▶ [Data for processing]
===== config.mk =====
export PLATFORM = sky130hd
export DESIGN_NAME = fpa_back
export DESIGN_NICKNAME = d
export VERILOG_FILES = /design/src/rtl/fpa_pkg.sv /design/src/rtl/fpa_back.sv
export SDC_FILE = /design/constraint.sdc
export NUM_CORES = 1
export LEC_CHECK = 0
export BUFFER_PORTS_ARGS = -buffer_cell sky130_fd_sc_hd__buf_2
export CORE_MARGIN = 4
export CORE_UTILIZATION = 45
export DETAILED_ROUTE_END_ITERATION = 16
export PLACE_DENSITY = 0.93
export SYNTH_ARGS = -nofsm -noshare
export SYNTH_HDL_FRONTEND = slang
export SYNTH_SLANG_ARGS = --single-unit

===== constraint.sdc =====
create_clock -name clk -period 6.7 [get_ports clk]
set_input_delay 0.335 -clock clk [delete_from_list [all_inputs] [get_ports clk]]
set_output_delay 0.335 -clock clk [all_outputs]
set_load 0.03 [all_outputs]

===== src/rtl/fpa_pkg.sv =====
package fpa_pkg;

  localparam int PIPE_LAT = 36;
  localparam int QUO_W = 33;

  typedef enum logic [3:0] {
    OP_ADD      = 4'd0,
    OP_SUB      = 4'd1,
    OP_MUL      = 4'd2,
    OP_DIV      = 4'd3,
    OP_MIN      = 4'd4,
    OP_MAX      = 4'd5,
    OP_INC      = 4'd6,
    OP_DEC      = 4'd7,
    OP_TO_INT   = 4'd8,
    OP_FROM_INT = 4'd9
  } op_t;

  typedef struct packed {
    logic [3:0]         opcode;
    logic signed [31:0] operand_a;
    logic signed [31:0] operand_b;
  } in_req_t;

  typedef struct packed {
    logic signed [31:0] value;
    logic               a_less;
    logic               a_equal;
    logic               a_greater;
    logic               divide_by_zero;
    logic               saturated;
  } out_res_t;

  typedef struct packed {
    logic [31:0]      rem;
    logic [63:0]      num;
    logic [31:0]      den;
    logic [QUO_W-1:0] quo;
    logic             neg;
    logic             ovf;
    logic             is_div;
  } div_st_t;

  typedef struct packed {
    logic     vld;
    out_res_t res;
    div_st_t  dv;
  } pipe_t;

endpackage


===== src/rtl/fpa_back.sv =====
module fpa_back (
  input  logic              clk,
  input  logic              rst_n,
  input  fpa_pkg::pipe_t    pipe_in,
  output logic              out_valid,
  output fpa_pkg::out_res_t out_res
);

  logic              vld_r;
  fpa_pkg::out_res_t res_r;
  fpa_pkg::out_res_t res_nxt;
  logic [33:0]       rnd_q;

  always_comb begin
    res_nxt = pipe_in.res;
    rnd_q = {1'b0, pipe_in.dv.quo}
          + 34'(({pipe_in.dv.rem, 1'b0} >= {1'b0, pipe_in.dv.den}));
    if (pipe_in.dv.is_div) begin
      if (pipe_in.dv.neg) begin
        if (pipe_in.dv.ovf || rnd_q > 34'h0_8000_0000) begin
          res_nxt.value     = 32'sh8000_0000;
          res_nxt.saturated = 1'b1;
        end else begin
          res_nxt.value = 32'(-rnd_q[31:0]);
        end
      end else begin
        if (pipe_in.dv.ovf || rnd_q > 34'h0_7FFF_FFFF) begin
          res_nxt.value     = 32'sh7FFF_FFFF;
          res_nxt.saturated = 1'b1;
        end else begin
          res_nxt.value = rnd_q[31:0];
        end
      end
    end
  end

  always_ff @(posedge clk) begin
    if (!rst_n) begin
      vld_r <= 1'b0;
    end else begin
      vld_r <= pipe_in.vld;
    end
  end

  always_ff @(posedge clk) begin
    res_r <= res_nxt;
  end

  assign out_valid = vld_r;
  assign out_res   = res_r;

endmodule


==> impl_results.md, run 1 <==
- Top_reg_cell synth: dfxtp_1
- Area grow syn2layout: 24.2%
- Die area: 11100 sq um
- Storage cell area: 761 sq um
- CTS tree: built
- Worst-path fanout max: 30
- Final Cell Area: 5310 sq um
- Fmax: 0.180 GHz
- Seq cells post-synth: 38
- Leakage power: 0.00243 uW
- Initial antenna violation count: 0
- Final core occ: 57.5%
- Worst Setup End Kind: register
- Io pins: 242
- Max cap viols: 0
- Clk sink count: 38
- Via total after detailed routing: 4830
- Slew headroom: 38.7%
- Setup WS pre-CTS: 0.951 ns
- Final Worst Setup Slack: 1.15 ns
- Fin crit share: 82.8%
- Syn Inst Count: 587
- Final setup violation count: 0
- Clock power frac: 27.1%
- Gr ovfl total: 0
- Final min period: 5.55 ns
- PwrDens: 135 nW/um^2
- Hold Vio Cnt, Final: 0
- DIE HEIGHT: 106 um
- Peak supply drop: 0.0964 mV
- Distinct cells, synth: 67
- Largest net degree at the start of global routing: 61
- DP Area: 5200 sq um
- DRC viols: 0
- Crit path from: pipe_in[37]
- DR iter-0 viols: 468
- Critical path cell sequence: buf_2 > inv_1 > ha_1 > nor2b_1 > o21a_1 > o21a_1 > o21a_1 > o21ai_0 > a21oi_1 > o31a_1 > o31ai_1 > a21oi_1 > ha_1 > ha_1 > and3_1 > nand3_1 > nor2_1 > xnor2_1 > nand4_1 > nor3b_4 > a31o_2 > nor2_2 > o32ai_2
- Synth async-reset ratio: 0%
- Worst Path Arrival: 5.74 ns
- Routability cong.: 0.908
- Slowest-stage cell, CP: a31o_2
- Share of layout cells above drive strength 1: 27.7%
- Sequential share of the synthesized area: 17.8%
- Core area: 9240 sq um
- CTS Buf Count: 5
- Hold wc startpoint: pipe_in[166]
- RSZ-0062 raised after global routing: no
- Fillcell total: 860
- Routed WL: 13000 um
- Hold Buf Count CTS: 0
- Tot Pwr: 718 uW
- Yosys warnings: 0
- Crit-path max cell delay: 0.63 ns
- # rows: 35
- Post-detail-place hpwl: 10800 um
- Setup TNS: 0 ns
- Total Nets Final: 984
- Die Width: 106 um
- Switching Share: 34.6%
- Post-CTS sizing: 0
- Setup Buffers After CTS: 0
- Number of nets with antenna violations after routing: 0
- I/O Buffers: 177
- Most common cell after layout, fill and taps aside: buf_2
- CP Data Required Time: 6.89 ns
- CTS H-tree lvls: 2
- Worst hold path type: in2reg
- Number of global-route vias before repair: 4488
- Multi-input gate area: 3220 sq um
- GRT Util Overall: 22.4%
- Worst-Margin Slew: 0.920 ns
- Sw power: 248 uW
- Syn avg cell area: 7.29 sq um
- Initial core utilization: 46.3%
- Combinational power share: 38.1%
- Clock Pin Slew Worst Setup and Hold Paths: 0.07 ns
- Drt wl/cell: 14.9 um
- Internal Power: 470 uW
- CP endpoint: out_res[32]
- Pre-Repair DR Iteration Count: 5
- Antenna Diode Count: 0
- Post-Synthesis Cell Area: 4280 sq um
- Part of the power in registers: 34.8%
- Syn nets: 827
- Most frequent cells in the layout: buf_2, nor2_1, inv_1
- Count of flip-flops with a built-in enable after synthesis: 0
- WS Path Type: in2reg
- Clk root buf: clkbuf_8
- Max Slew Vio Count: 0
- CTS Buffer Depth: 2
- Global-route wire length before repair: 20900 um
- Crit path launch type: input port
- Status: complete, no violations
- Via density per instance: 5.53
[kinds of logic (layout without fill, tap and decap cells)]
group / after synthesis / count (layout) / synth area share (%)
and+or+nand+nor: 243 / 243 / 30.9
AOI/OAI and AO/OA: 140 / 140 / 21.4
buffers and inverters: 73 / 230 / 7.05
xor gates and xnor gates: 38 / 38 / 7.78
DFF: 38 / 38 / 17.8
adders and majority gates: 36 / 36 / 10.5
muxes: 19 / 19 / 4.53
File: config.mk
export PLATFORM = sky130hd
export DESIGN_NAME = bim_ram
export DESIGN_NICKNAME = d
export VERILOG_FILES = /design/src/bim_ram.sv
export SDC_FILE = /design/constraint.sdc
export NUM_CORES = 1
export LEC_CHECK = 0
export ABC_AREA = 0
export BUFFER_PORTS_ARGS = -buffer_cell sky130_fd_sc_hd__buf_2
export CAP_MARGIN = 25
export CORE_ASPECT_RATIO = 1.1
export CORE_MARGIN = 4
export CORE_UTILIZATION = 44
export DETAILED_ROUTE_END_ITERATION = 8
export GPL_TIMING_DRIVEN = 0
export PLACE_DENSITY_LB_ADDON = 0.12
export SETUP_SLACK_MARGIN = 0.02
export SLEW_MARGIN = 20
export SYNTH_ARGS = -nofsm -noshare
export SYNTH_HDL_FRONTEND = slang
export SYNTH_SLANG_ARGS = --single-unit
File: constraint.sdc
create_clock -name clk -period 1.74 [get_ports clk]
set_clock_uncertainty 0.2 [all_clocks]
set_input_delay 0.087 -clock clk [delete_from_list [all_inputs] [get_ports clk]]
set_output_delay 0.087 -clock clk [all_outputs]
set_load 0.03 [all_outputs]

▶ [Required action]
Wherever the string "Final" occurs in the records above, copy that line.

▶ [Response area]
- Final Cell Area: 5310 sq um
- Final core occ: 57.5%
- Final Worst Setup Slack: 1.15 ns
- Final setup violation count: 0
- Final min period: 5.55 ns
- Hold Vio Cnt, Final: 0
- Total Nets Final: 984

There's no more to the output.